*Problem requirements:* Extract exactly the range of lines bounded by the line containing "- RSZ-0062 raised after global routing: false" and the final line of the listing, both ends included, and no other lines.

....

**config.mk**
```make
export PLATFORM = sky130hd
export DESIGN_NAME = lp_quiesce_seq
export DESIGN_NICKNAME = d
export VERILOG_FILES = /design/src/rtl/lp_seq_pkg.sv /design/src/rtl/lp_seq_regs.sv /design/src/rtl/lp_settle_timer.sv /design/src/rtl/lp_seq_fsm.sv /design/src/rtl/lp_quiesce_seq.sv
export SDC_FILE = /design/constraint.sdc
export NUM_CORES = 1
export LEC_CHECK = 0
export CORE_ASPECT_RATIO = 0.6
export CORE_MARGIN = 5
export CORE_UTILIZATION = 49
export CTS_BUF_LIST = sky130_fd_sc_hd__clkbuf_8
export DETAILED_ROUTE_END_ITERATION = 10
export PLACE_DENSITY_LB_ADDON = 0.12
export SYNTH_ARGS = -nofsm -noshare
export SYNTH_HDL_FRONTEND = slang
export SYNTH_SLANG_ARGS = --single-unit
```
**constraint.sdc**
```tcl
create_clock -name clk -period 2.3 [get_ports clk]
set_input_delay 0.23 -clock clk [delete_from_list [all_inputs] [get_ports clk]]
set_output_delay 0.23 -clock clk [all_outputs]
set_load 0.005 [all_outputs]
```
**src/rtl/lp_seq_pkg.sv**
```systemverilog
package lp_seq_pkg;
  localparam int PM_W = 2;
  localparam logic [PM_W-1:0] PM_RUN   = 2'b00;
  localparam logic [PM_W-1:0] PM_NAP   = 2'b01;
  localparam logic [PM_W-1:0] PM_SLEEP = 2'b10;

  typedef enum logic [3:0] {
    ST_RUN    = 4'd0,
    ST_ARB    = 4'd1,
    ST_MEMGK  = 4'd2,
    ST_ISO    = 4'd3,
    ST_SLEEP  = 4'd4,
    ST_SETTLE = 4'd5,
    ST_UNISO  = 4'd6,
    ST_MEMREL = 4'd7,
    ST_ARBREL = 4'd8
  } seq_st_t;
endpackage

```
**src/rtl/lp_seq_regs.sv**
```systemverilog
module lp_seq_regs
  import lp_seq_pkg::*;
(
  input  logic            clk,
  input  logic            rst_n,
  input  logic            cfg_we,
  input  logic [PM_W-1:0] cfg_next,
  input  logic            cfg_sleep_en,
  input  logic            cfg_nap_en,
  input  logic            cfg_pwr_off,
  input  logic            commit,
  input  logic            evt_set,
  input  logic            evt_clr,
  output logic [PM_W-1:0] cur_state,
  output logic            pwr_off,
  output logic            evt_pending,
  output logic            permit
);
  logic [PM_W-1:0] next_q, next_d, cur_d;
  logic            slp_q, nap_q, slp_d, nap_d, poff_d, evt_d;

  always_comb begin
    next_d = next_q;
    slp_d  = slp_q;
    nap_d  = nap_q;
    poff_d = pwr_off;
    if (cfg_we) begin
      next_d = cfg_next;
      slp_d  = cfg_sleep_en;
      nap_d  = cfg_nap_en;
      poff_d = cfg_pwr_off;
    end
    cur_d = commit ? next_q : cur_state;
    evt_d = evt_pending;
    if (evt_clr && (cur_state == next_q)) evt_d = 1'b0;
    if (evt_set) evt_d = 1'b1;
  end

  assign permit = ((next_q == PM_SLEEP) && slp_q) || ((next_q == PM_NAP) && nap_q);

  always_ff @(posedge clk or negedge rst_n) begin
    if (!rst_n) begin
      next_q      <= PM_RUN;
      cur_state   <= PM_RUN;
      slp_q       <= 1'b0;
      nap_q       <= 1'b0;
      pwr_off     <= 1'b0;
      evt_pending <= 1'b0;
    end else begin
      next_q      <= next_d;
      cur_state   <= cur_d;
      slp_q       <= slp_d;
      nap_q       <= nap_d;
      pwr_off     <= poff_d;
      evt_pending <= evt_d;
    end
  end
endmodule

```
**src/rtl/lp_settle_timer.sv**
```systemverilog
module lp_settle_timer #(
  parameter int W = 8
) (
  input  logic         clk,
  input  logic         rst_n,
  input  logic         load,
  input  logic [W-1:0] load_val,
  input  logic         run,
  output logic         done
);
  logic [W-1:0] cnt_q, cnt_d;

  always_comb begin
    cnt_d = cnt_q;
    if (load) cnt_d = load_val;
    else if (run && (cnt_q != '0)) cnt_d = cnt_q - 1'b1;
  end

  assign done = (cnt_q == '0);

  always_ff @(posedge clk or negedge rst_n) begin
    if (!rst_n) cnt_q <= '0;
    else        cnt_q <= cnt_d;
  end
endmodule

```
**src/rtl/lp_seq_fsm.sv**
```systemverilog
module lp_seq_fsm
  import lp_seq_pkg::*;
(
  input  logic clk,
  input  logic rst_n,
  input  logic permit,
  input  logic pwr_off,
  input  logic core_qreq_n,
  input  logic arb_stop_ack,
  input  logic mc_stop_ack,
  input  logic gk_stop_ack,
  input  logic wake,
  input  logic tmr_done,
  output logic tmr_load,
  output logic tmr_run,
  output logic core_qack_n,
  output logic arb_stop_req,
  output logic mc_stop_req,
  output logic gk_stop_req,
  output logic mem_clk_stop,
  output logic iso_en,
  output logic ext_quiesce,
  output logic ext_pwr_ctrl,
  output logic busy
);
  seq_st_t st_q, st_d;
  logic    clk_stop_d;

  always_comb begin
    st_d = st_q;
    unique case (st_q)
      ST_RUN:    if (!core_qreq_n && permit)     st_d = ST_ARB;
      ST_ARB:    if (arb_stop_ack)               st_d = ST_MEMGK;
      ST_MEMGK:  if (mc_stop_ack && gk_stop_ack) st_d = ST_ISO;
      ST_ISO:                                    st_d = ST_SLEEP;
      ST_SLEEP:  if (wake)                       st_d = ST_SETTLE;
      ST_SETTLE: if (tmr_done)                   st_d = ST_UNISO;
      ST_UNISO:                                  st_d = ST_MEMREL;
      ST_MEMREL: if (!mc_stop_ack && !gk_stop_ack) st_d = ST_ARBREL;
      ST_ARBREL: if (!arb_stop_ack)              st_d = ST_RUN;
      default:                                   st_d = ST_RUN;
    endcase
  end

  always_comb begin
    clk_stop_d = mem_clk_stop;
    if (st_q == ST_MEMGK && mc_stop_ack) clk_stop_d = 1'b1;
    else if (st_q == ST_UNISO)           clk_stop_d = 1'b0;
  end

  assign tmr_load = (st_q == ST_SLEEP) && wake;
  assign tmr_run  = (st_q == ST_SETTLE);

  always_comb begin
    arb_stop_req = 1'b0;
    mc_stop_req  = 1'b0;
    iso_en       = 1'b0;
    core_qack_n  = 1'b1;
    ext_pwr_ctrl = 1'b1;
    busy         = 1'b1;
    unique case (st_q)
      ST_RUN:    busy = 1'b0;
      ST_ARB:    arb_stop_req = 1'b1;
      ST_MEMGK:  begin arb_stop_req = 1'b1; mc_stop_req = 1'b1; end
      ST_ISO:    begin arb_stop_req = 1'b1; mc_stop_req = 1'b1; iso_en = 1'b1; end
      ST_SLEEP:  begin
                   arb_stop_req = 1'b1; mc_stop_req = 1'b1; iso_en = 1'b1;
                   core_qack_n = 1'b0; ext_pwr_ctrl = !pwr_off; busy = 1'b0;
                 end
      ST_SETTLE: begin
                   arb_stop_req = 1'b1; mc_stop_req = 1'b1; iso_en = 1'b1;
                   core_qack_n = 1'b0;
                 end
      ST_UNISO:  begin arb_stop_req = 1'b1; mc_stop_req = 1'b1; core_qack_n = 1'b0; end
      ST_MEMREL: begin arb_stop_req = 1'b1; core_qack_n = 1'b0; end
      ST_ARBREL: core_qack_n = 1'b0;
      default:   busy = 1'b1;
    endcase
    gk_stop_req = mc_stop_req;
    ext_quiesce = !core_qack_n;
  end

  always_ff @(posedge clk or negedge rst_n) begin
    if (!rst_n) begin
      st_q         <= ST_RUN;
      mem_clk_stop <= 1'b0;
    end else begin
      st_q         <= st_d;
      mem_clk_stop <= clk_stop_d;
    end
  end
endmodule

```
**src/rtl/lp_quiesce_seq.sv**
```systemverilog
module lp_quiesce_seq
  import lp_seq_pkg::*;
#(
  parameter int SETTLE_W = 8
) (
  input  logic                clk,
  input  logic                rst_n,
  input  logic                sw_cfg_we,
  input  logic [1:0]          sw_next,
  input  logic                sw_sleep_en,
  input  logic                sw_nap_en,
  input  logic                sw_pwr_off,
  input  logic                sw_commit,
  input  logic                evt_set,
  input  logic                evt_clr,
  input  logic [SETTLE_W-1:0] settle_cnt,
  input  logic                core_qreq_n,
  output logic                core_qack_n,
  output logic                arb_stop_req,
  input  logic                arb_stop_ack,
  output logic                mc_stop_req,
  input  logic                mc_stop_ack,
  output logic                gk_stop_req,
  input  logic                gk_stop_ack,
  output logic                mem_clk_stop,
  output logic                iso_en,
  output logic                ext_quiesce,
  output logic                ext_pwr_ctrl,
  input  logic                wake,
  output logic                busy,
  output logic [1:0]          cur_state,
  output logic                evt_pending
);
  logic permit, pwr_off, tmr_load, tmr_run, tmr_done;

  lp_seq_regs u_regs (
    .clk(clk), .rst_n(rst_n),
    .cfg_we(sw_cfg_we), .cfg_next(sw_next),
    .cfg_sleep_en(sw_sleep_en), .cfg_nap_en(sw_nap_en), .cfg_pwr_off(sw_pwr_off),
    .commit(sw_commit), .evt_set(evt_set), .evt_clr(evt_clr),
    .cur_state(cur_state), .pwr_off(pwr_off), .evt_pending(evt_pending),
    .permit(permit)
  );

  lp_settle_timer #(.W(SETTLE_W)) u_timer (
    .clk(clk), .rst_n(rst_n),
    .load(tmr_load), .load_val(settle_cnt), .run(tmr_run), .done(tmr_done)
  );

  lp_seq_fsm u_fsm (
    .clk(clk), .rst_n(rst_n),
    .permit(permit), .pwr_off(pwr_off), .core_qreq_n(core_qreq_n),
    .arb_stop_ack(arb_stop_ack), .mc_stop_ack(mc_stop_ack), .gk_stop_ack(gk_stop_ack),
    .wake(wake), .tmr_done(tmr_done),
    .tmr_load(tmr_load), .tmr_run(tmr_run),
    .core_qack_n(core_qack_n), .arb_stop_req(arb_stop_req),
    .mc_stop_req(mc_stop_req), .gk_stop_req(gk_stop_req),
    .mem_clk_stop(mem_clk_stop), .iso_en(iso_en),
    .ext_quiesce(ext_quiesce), .ext_pwr_ctrl(ext_pwr_ctrl), .busy(busy)
  );
endmodule

```
==> impl_results.md <==
- Status: finished clean
- Ant diodes: 0
- Finish-stage setup viols: 0
- Maximum vdd drop: 0.835 mV
- Worst-Skew Late Latency: 260 ps
- Worst r2r path cells: 4
- Cell Chain, Critical Path: or4_4 > o31a_1 > or3_4 > mux2_4
- Commonest non-fill, non-tap cell in the layout: clkdlybuf4s50_1
- Post-CTS Setup Bufs: 0
- IO buf count: 35
- Sequential share of power: 0.333
- CP max stage delay: 560 ps
- DRC: 0
- CP max FO: 6
- Syn_area_per_cell: 10.2 um2
- Final min period: 2200 ps
- Mapped cell area: 1280 um2
- Sw Share: 0.371
- Final nets: 190
- # hold bufs at CTS: 0
- Final period util: 0.955
- Die span in y: 49.6 um
- NetSw: 734 uW
- CTS resizes: 0
- Crit Path Class: flip-flop to flip-flop
- Boundary pin count: 36
- Share of cells above drive strength 1: 0.166
- Global-route wire length before repair: 4960 um
- Detailed Route Iter0 Violations: 60
- Final wirelength: 2830 um
- Area contributors post-synth: dfrtp_1 41%, mux2_2 7.9%, a21oi_1 3.5%
- Least-Margin Pin Slew: 497 ps
- Req. time, crit path: 2450 ps
- Clock H-tree levels: 1
- Max-Cap Viols: 0
- CP Launch Type: flip-flop
- Syn Inst Count: 125
- Inserted Clock Buffers: 3
- LEAKAGE: 0.000657 uW
- Most frequent cells in the layout: 35 x clkdlybuf4s50_1, 20 x dfrtp_1, 10 x nor2_1
- Gr usage total: 0.161
- Die area: 3760 um2
- Worst Clk Skew: 0.933 ps
- Design Area, Final: 1710 um2
- Synth top area share: 0.411
- Chip Width: 75.9 um
- Sequential area share after synthesis: 0.411
- FMAX: 455 MHz
- Vias post-DR: 1074
- Grt total ovfl: 0
- Vias in the first global route: 1020
- FP Rows: 14
- Worst hold slack: 302 ps
- Worst setup EP type: flip-flop
- CTS Buffer Depth: 2
- Area leader, netlist: dfrtp_1
- Area after DPL: 1660 um2
- Root Buffer: clkbuf_8
- Final Hold Viols: 0
- Max-slew headroom: 0.660
- Pwr per Cell Area: 1160 nW/um2
- CTS tree: done
- Arrival time worst endpoint: 2350 ps
- Yosys warns: 0
- Combinational Power Share: 0.544
- Syn_nets: 151
- Area grow syn2layout: 34.0%
- Reg clk slew, reported paths: 80 ps
- Initial antenna violation count: 0
- Pre-antenna DRT Iters: 4
- Clock share of power: 0.123
- Initial Util: 0.510
- Placer Congestion: 0.767
- Min-Delay Path Class: input port to async pin
- Cell internal pwr: 1240 uW
- Post-DRT Antenna Nets: 0
- WL per Instance: 14.5 um
- HPWL after detailed placement: 2140 um
- Yosys reg bits: 21
- Largest net degree at the start of global routing: 22
- Slowest CP cell: or4_4
- RSZ-0062 raised after global routing: false
- Core box area: 2500 um2
- Setup TNS: 0 ps
- Distinct cells, synth: 43
- Pins Over Slew Limit: 0
- Sink Count: 21
- Post-DR vias/cell: 5.51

....

*Answer section:*
- RSZ-0062 raised after global routing: false
- Core box area: 2500 um2
- Setup TNS: 0 ps
- Distinct cells, synth: 43
- Pins Over Slew Limit: 0
- Sink Count: 21
- Post-DR vias/cell: 5.51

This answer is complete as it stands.